I would have to add a big one for me. It’s vacations and get-aways.
While I LOVe traveling alone most of the time, there is just something missing every time I arrive somewhere beautiful and it’s only me there enjoying it.
I quit my job last year to travel the world (as a photojournalist for several companies) and I love being able to see the world. But, a companion is definitely missing.
Long flights, hotel rooms with just me to enjoy them, walks on exotic beaches, dinners by myself… it get’s extremely lonely.
and it sucks

C.Ho
Guest

I just read this email.
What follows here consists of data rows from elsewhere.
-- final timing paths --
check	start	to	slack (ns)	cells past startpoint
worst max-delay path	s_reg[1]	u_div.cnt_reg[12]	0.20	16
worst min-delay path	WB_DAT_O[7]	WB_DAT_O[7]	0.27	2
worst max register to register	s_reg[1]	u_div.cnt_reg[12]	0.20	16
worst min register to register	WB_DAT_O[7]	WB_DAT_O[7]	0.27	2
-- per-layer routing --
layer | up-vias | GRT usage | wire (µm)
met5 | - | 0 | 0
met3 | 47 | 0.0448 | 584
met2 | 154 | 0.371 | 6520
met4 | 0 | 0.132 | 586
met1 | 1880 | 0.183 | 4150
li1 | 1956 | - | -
### src/dtr_pkg.sv
package dtr_pkg;

  // Clock and tone-tick timing
  localparam int unsigned CLK_PERIOD_NS = 100;
  localparam int unsigned CLK_HZ = 1_000_000_000 / CLK_PERIOD_NS;
  localparam int unsigned TICK_HZ = 300_000;
  localparam int unsigned FRAC_GRAIN = 100_000;
  localparam logic [6:0] FRAC_STEP = 7'(TICK_HZ / FRAC_GRAIN);
  localparam logic [6:0] FRAC_MOD = 7'(CLK_HZ / FRAC_GRAIN);

  // Field widths and positions
  localparam int unsigned ADDR_W = 8;
  localparam int unsigned DATA_W = 32;
  localparam int unsigned M_W = 6;
  localparam int unsigned N_W = 13;
  localparam int unsigned D_W = 12;
  localparam int unsigned ACC_W = 14;
  localparam int unsigned RUN_BIT = 6;
  localparam int unsigned NUM_CH = 2;

  // Register byte offsets
  localparam logic [7:0] OFF_A_M = 8'h00;
  localparam logic [7:0] OFF_A_N = 8'h04;
  localparam logic [7:0] OFF_A_D = 8'h08;
  localparam logic [7:0] OFF_B_M = 8'h0C;
  localparam logic [7:0] OFF_B_N = 8'h10;
  localparam logic [7:0] OFF_B_D = 8'h14;
  localparam logic [7:0] OFF_STATUS = 8'h18;

  // Decoded register index; channel i owns indices 3i..3i+2
  localparam logic [2:0] IDX_STATUS = 3'h6;
  localparam logic [2:0] IDX_NONE = 3'h7;
  localparam int unsigned IDX_PER_CH = 3;

  // Status register bit positions
  localparam int unsigned ST_RUNNING = 0;
  localparam int unsigned ST_PULSE_A = 1;
  localparam int unsigned ST_PULSE_B = 2;
  localparam int unsigned ST_OUT = 3;
  localparam int unsigned ST_HELD = 4;

  // Reset values
  localparam logic [6:0] M_RST = 7'h00;
  localparam logic [12:0] N_RST = 13'h0000;
  localparam logic [11:0] D_RST = 12'h000;

  typedef struct packed {
    logic [6:0] mreg;
    logic [12:0] nreg;
    logic [11:0] dreg;
    logic [13:0] acc;
    logic run_q;
    logic pulse;
  } dtr_chan_t;

  typedef struct packed {
    dtr_chan_t [1:0] ch;
    logic [2:0] rsync;
    logic held;
    logic [6:0] frac;
    logic tick;
    logic running;
    logic [1:0] pdm_err;
    logic ringer;
    logic pready;
    logic pslverr;
    logic [31:0] prdata;
  } dtr_state_t;

  // Divisor recovered from the ones-complement encoding of N minus M
  function automatic logic [12:0] dtr_n_eff(input logic [12:0] nreg, input logic [5:0] m);
    dtr_n_eff = 13'(~nreg + {7'h00, m});
  endfunction

endpackage

### src/dtr_ringer.sv
module dtr_ringer (
  // Clock and reset
  input wire logic clk,
  input wire logic resetn,
  // APB slave
  input wire logic [dtr_pkg::ADDR_W-1:0] paddr,
  input wire logic psel,
  input wire logic penable,
  input wire logic pwrite,
  input wire logic [dtr_pkg::DATA_W-1:0] pwdata,
  output logic [dtr_pkg::DATA_W-1:0] prdata,
  output logic pready,
  output logic pslverr,
  // Chip reset pin, asynchronous
  input wire logic chip_reset_output_n,
  // Tone pin
  output logic ringer_out
);
  import dtr_pkg::*;

  dtr_state_t st_r;
  dtr_state_t st_nxt;
  logic rise_w;
  logic run_w;

  function automatic logic [2:0] reg_index(input logic [7:0] a);
    case (a)
      OFF_A_M: reg_index = 3'h0;
      OFF_A_N: reg_index = 3'h1;
      OFF_A_D: reg_index = 3'h2;
      OFF_B_M: reg_index = 3'h3;
      OFF_B_N: reg_index = 3'h4;
      OFF_B_D: reg_index = 3'h5;
      OFF_STATUS: reg_index = IDX_STATUS;
      default: reg_index = IDX_NONE;
    endcase
  endfunction

  always_comb
  begin
    logic [2:0] idx;
    logic [6:0] frac_sum;
    logic [13:0] step;
    logic [12:0] neff;
    logic [2:0] pdm_sum;
    logic [31:0] rdata;
    logic wr_go;
    idx = reg_index(paddr);
    frac_sum = 7'h00;
    step = 14'h0000;
    neff = 13'h0000;
    pdm_sum = 3'h0;
    rdata = 32'h0000_0000;
    wr_go = 1'b0;
    st_nxt = st_r;

    // Three-stage pin sync; the level is taken only once stages two and three agree
    st_nxt.rsync = {st_r.rsync[1:0], chip_reset_output_n};
    if (st_r.rsync[1] == st_r.rsync[2])
    begin
      st_nxt.held = ~st_r.rsync[2];
    end

    // Fractional divider: 3 ticks per 100 clocks keeps the tick rate exact on average
    frac_sum = 7'(st_r.frac + FRAC_STEP);
    st_nxt.tick = (frac_sum >= FRAC_MOD);
    st_nxt.frac = st_nxt.tick ? 7'(frac_sum - FRAC_MOD) : frac_sum;

    // Edge detect on the run bits, and the shared run condition
    rise_w = 1'b0;
    for (int i = 0; i < NUM_CH; i++)
    begin
      st_nxt.ch[i].run_q = st_r.ch[i].mreg[RUN_BIT];
      if (st_r.ch[i].mreg[RUN_BIT] && !st_r.ch[i].run_q)
      begin
        rise_w = 1'b1;
      end
    end
    run_w = st_r.ch[0].mreg[RUN_BIT] && st_r.ch[1].mreg[RUN_BIT] && !st_r.held;
    st_nxt.running = run_w;

    // Both counters share one restart so identical settings stay in phase
    for (int i = 0; i < NUM_CH; i++)
    begin
      neff = dtr_n_eff(st_r.ch[i].nreg, st_r.ch[i].mreg[M_W-1:0]);
      step = 14'(st_r.ch[i].acc + {8'h00, st_r.ch[i].mreg[M_W-1:0]});
      if (step >= {1'b0, neff})
      begin
        step = 14'(step - {1'b0, neff});
      end
      if (rise_w || st_r.held)
      begin
        st_nxt.ch[i].acc = 14'h0000;
      end
      else if (run_w && st_r.tick)
      begin
        st_nxt.ch[i].acc = step;
      end
      st_nxt.ch[i].pulse = run_w && (st_r.ch[i].acc < {2'b00, st_r.ch[i].dreg});
    end

    // First-order pulse-density sum of the two pulse trains
    pdm_sum = 3'({1'b0, st_r.pdm_err} + {2'b00, st_r.ch[0].pulse} + {2'b00, st_r.ch[1].pulse});
    if (!run_w)
    begin
      st_nxt.pdm_err = 2'h0;
      st_nxt.ringer = 1'b0;
    end
    else if (pdm_sum >= 3'h2)
    begin
      st_nxt.pdm_err = 2'(pdm_sum - 3'h2);
      st_nxt.ringer = 1'b1;
    end
    else
    begin
      st_nxt.pdm_err = pdm_sum[1:0];
      st_nxt.ringer = 1'b0;
    end

    // APB: one wait state, write commits at the edge where pready is seen high
    for (int i = 0; i < NUM_CH; i++)
    begin
      if (idx == 3'(IDX_PER_CH * i))
      begin
        rdata = {25'h000_0000, st_r.ch[i].mreg};
      end
      else if (idx == 3'(IDX_PER_CH * i + 1))
      begin
        rdata = {19'h0_0000, st_r.ch[i].nreg};
      end
      else if (idx == 3'(IDX_PER_CH * i + 2))
      begin
        rdata = {20'h0_0000, st_r.ch[i].dreg};
      end
    end
    if (idx == IDX_STATUS)
    begin
      rdata[ST_RUNNING] = st_r.running;
      rdata[ST_PULSE_A] = st_r.ch[0].pulse;
      rdata[ST_PULSE_B] = st_r.ch[1].pulse;
      rdata[ST_OUT] = st_r.ringer;
      rdata[ST_HELD] = st_r.held;
    end
    st_nxt.pready = psel && penable && !st_r.pready;
    st_nxt.pslverr = 1'b0;
    if (st_nxt.pready)
    begin
      st_nxt.pslverr = (idx == IDX_NONE);
      st_nxt.prdata = pwrite ? 32'h0000_0000 : rdata;
    end
    wr_go = psel && penable && pwrite && st_r.pready;
    for (int i = 0; i < NUM_CH; i++)
    begin
      if (wr_go && idx == 3'(IDX_PER_CH * i))
      begin
        st_nxt.ch[i].mreg = pwdata[6:0];
      end
      if (wr_go && idx == 3'(IDX_PER_CH * i + 1))
      begin
        st_nxt.ch[i].nreg = pwdata[N_W-1:0];
      end
      if (wr_go && idx == 3'(IDX_PER_CH * i + 2))
      begin
        st_nxt.ch[i].dreg = pwdata[D_W-1:0];
      end
    end
  end

  always_ff @(posedge clk or negedge resetn)
  begin
    if (!resetn)
    begin
      for (int i = 0; i < NUM_CH; i++)
      begin
        st_r.ch[i].mreg <= M_RST;
        st_r.ch[i].nreg <= N_RST;
        st_r.ch[i].dreg <= D_RST;
        st_r.ch[i].acc <= 14'h0000;
        st_r.ch[i].run_q <= 1'b0;
        st_r.ch[i].pulse <= 1'b0;
      end
      // Held off until the pin has been seen released
      st_r.rsync <= 3'h0;
      st_r.held <= 1'b1;
      st_r.frac <= 7'h00;
      st_r.tick <= 1'b0;
      st_r.running <= 1'b0;
      st_r.pdm_err <= 2'h0;
      st_r.ringer <= 1'b0;
      st_r.pready <= 1'b0;
      st_r.pslverr <= 1'b0;
      st_r.prdata <= 32'h0000_0000;
    end
    else
    begin
      st_r <= st_nxt;
    end
  end

  assign prdata = st_r.prdata;
  assign pready = st_r.pready;
  assign pslverr = st_r.pslverr;
  assign ringer_out = st_r.ringer;
endmodule // dtr_ringer

### config.mk
export PLATFORM = sky130hd
export DESIGN_NAME = dtr_ringer
export DESIGN_NICKNAME = d
export VERILOG_FILES = /design/src/dtr_pkg.sv /design/src/dtr_ringer.sv
export SDC_FILE = /design/constraint.sdc
export NUM_CORES = 1
export LEC_CHECK = 0
export BUFFER_PORTS_ARGS = -buffer_cell sky130_fd_sc_hd__buf_4
export CAP_MARGIN = 20
export CORE_ASPECT_RATIO = 1.25
export CORE_MARGIN = 5
export CORE_UTILIZATION = 45
export DETAILED_ROUTE_END_ITERATION = 6
export PLACE_DENSITY = 0.65
export SLEW_MARGIN = 10
export SYNTH_ARGS = -nofsm -noshare
export SYNTH_HDL_FRONTEND = slang
export SYNTH_SLANG_ARGS = --single-unit
### constraint.sdc
create_clock -name clk -period 4.2 [get_ports clk]
set_input_delay 0.63 -clock clk [delete_from_list [all_inputs] [get_ports clk]]
set_output_delay 0.63 -clock clk [all_outputs]
set_load 0.05 [all_outputs]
I totally agree.
It’s not easy living in Asia, yes, most people are married by age 30 nowadays there.
I’m Asian myself and know how it feels while still single and living in Canada!

Colette
Guest

Being single most certainly has it struggles and it isn’t always easy. Most of my friends are either married or have a sig other. I don’t see them much. In this day and age, it is tough to make friends no matter what I do. The loneliness can get to be too much most days.

Becky Van Dyke
Guest

The quiet time of the day, when no one asks about my day, no one is there for me to kiss. The simple everyday things that couples take for granted. That’s the hardest part of being single.

Mellisa Aye
Guest

My scariest moments are when i fall sick and cant find anyone to take me to hospital, prepare me a meal or even just keep me company.
Then there are the lonely days festive season,weekends and public holidays when everyone else is busy and none has time to even go out for lunch or catch a movie with me.